*** Opening Dataset records ***
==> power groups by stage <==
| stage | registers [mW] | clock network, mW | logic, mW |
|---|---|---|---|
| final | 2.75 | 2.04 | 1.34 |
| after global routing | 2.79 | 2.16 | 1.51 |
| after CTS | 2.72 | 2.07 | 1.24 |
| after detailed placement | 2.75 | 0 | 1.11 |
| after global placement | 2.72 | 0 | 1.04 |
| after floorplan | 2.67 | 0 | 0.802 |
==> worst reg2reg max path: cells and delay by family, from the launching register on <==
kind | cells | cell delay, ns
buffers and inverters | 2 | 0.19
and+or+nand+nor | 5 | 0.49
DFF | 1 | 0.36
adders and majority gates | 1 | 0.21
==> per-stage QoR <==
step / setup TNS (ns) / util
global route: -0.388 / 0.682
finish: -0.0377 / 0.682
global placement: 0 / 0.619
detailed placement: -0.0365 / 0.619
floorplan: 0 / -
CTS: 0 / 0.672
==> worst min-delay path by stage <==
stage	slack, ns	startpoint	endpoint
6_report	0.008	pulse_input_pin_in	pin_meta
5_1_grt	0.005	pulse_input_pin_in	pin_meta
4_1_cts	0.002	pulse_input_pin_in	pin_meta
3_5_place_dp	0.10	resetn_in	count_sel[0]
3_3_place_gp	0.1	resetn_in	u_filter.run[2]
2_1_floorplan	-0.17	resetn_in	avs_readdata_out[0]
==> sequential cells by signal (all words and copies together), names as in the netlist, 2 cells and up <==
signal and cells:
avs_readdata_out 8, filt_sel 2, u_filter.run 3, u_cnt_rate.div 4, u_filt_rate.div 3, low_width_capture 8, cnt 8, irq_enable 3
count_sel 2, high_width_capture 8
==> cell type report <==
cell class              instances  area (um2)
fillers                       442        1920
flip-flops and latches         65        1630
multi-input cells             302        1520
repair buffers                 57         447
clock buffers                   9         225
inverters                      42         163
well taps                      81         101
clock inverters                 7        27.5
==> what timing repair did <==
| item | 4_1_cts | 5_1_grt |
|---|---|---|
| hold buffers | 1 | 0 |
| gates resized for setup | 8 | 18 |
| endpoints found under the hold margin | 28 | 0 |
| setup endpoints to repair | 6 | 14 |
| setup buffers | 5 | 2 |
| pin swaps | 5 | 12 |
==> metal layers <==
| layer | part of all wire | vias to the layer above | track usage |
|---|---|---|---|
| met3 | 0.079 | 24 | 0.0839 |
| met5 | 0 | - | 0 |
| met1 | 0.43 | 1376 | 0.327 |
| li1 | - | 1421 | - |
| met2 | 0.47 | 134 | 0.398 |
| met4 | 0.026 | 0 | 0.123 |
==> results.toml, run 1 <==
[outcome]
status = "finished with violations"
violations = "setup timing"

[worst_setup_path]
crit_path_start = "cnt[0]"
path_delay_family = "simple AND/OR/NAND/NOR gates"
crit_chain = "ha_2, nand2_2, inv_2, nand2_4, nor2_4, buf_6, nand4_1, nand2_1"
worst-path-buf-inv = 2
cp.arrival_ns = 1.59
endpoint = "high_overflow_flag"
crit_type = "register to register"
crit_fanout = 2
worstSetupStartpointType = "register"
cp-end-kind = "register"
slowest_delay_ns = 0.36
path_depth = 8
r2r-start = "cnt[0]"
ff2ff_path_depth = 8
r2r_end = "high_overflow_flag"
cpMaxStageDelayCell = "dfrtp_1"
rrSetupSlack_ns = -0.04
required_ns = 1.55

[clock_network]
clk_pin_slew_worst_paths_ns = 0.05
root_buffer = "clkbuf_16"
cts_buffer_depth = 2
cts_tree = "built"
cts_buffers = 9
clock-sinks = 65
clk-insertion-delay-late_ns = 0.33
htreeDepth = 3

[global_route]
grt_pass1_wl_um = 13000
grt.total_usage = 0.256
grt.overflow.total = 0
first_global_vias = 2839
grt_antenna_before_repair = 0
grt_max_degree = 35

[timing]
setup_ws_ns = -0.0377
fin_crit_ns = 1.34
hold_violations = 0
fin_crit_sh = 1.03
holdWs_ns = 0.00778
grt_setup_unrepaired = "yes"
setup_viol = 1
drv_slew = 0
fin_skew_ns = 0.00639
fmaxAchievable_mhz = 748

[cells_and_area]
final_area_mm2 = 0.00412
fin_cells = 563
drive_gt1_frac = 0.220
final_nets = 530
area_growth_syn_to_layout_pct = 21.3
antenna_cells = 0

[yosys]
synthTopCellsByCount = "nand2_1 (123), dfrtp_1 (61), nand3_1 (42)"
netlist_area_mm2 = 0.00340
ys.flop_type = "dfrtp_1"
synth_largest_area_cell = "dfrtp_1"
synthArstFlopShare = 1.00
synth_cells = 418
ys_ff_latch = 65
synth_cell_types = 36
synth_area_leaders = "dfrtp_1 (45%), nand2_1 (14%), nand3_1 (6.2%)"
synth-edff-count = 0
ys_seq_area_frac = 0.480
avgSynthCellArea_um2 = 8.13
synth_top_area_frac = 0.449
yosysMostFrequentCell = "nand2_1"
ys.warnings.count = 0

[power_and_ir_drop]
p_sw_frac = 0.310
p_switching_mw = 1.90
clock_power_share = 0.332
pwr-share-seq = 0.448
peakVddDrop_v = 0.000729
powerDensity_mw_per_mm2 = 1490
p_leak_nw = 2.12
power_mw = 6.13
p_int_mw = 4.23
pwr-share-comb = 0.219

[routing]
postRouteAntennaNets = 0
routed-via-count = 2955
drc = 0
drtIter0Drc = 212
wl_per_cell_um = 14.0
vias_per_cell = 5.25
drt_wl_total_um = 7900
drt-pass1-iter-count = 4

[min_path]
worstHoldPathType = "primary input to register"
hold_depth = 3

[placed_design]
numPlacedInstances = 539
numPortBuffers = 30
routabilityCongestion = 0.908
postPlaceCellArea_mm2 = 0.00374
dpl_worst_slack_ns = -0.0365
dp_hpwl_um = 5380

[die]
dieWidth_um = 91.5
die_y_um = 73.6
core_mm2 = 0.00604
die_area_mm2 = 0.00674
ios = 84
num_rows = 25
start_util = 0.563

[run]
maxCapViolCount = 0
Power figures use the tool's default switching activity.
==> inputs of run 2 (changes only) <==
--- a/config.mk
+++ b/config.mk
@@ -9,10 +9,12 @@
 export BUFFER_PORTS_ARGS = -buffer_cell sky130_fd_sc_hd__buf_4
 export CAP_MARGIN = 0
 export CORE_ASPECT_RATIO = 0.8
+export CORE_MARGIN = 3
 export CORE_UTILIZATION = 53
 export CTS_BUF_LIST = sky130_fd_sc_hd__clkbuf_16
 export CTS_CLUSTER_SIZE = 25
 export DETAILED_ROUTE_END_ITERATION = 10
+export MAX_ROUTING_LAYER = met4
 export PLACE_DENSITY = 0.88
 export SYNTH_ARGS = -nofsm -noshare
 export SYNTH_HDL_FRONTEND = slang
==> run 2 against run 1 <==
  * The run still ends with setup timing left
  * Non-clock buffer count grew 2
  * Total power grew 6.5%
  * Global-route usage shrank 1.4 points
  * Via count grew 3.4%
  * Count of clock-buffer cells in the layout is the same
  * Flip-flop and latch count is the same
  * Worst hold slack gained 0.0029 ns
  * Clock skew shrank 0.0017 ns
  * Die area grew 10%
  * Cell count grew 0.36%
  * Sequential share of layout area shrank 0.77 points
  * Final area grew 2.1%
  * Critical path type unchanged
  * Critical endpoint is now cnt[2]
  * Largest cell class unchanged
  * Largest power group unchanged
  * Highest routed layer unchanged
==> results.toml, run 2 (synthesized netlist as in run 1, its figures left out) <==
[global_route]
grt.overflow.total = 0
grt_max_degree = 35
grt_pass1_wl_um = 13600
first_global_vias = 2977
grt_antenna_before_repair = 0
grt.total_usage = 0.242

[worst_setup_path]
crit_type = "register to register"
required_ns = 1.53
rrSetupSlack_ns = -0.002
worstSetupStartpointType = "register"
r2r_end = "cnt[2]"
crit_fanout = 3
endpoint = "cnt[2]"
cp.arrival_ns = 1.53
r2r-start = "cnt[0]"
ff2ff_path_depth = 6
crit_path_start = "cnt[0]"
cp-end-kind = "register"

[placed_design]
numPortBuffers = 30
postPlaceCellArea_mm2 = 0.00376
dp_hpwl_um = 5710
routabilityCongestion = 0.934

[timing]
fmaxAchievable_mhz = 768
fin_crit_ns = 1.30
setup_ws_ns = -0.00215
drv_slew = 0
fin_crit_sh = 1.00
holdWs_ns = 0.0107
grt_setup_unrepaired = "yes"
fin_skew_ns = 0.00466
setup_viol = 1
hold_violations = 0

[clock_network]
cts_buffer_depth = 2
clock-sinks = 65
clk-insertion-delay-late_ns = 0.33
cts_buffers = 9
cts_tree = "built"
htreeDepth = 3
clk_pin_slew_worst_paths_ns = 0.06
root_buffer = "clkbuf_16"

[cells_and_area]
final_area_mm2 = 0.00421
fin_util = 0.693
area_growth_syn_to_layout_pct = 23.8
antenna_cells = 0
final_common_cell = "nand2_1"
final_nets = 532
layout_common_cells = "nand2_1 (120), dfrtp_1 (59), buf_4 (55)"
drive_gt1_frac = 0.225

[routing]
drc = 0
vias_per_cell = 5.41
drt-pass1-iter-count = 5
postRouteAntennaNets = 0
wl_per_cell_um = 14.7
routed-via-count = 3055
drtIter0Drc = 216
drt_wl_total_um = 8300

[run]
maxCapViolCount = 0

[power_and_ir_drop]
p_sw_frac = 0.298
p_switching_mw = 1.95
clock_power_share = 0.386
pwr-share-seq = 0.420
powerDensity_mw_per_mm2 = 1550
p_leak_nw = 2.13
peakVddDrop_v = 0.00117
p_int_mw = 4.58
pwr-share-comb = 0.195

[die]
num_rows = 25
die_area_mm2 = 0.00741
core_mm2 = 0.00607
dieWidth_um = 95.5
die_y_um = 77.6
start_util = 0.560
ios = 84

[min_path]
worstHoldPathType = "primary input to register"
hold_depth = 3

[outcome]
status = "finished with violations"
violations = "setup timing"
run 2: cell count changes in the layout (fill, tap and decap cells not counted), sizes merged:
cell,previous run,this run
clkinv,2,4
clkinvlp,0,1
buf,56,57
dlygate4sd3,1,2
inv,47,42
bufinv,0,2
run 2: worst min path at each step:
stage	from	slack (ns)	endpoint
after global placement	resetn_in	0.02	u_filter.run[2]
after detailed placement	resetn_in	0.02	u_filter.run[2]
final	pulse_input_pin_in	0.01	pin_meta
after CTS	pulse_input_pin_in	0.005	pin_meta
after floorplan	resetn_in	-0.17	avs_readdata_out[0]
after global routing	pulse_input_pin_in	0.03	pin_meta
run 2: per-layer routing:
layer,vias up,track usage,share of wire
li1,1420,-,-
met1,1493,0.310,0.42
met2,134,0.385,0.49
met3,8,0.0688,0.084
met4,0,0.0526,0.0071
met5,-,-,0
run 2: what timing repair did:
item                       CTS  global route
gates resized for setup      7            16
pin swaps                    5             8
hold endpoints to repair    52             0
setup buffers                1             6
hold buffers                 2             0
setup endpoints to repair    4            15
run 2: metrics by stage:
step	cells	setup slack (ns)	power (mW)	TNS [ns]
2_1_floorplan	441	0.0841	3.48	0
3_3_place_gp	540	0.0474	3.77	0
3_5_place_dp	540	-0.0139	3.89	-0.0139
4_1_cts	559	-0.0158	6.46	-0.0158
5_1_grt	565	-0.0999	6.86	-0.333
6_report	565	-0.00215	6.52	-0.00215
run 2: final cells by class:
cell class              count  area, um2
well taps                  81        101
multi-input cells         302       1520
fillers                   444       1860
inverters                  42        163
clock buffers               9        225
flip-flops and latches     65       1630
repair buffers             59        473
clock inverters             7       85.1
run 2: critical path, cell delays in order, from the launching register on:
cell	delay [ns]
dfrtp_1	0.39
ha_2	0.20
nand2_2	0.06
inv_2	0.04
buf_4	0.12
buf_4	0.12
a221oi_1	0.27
*** Closing Dataset records ***
§ **Aim of the exercise**: Reproduce verbatim the lines above, from the line with "met1,1493,0.310,0.42" through the line with "run 2: final".

§ **Response to the exercise**:
met1,1493,0.310,0.42
met2,134,0.385,0.49
met3,8,0.0688,0.084
met4,0,0.0526,0.0071
met5,-,-,0
run 2: what timing repair did:
item                       CTS  global route
gates resized for setup      7            16
pin swaps                    5             8
hold endpoints to repair    52             0
setup buffers                1             6
hold buffers                 2             0
setup endpoints to repair    4            15
run 2: metrics by stage:
step	cells	setup slack (ns)	power (mW)	TNS [ns]
2_1_floorplan	441	0.0841	3.48	0
3_3_place_gp	540	0.0474	3.77	0
3_5_place_dp	540	-0.0139	3.89	-0.0139
4_1_cts	559	-0.0158	6.46	-0.0158
5_1_grt	565	-0.0999	6.86	-0.333
6_report	565	-0.00215	6.52	-0.00215
run 2: final cells by class:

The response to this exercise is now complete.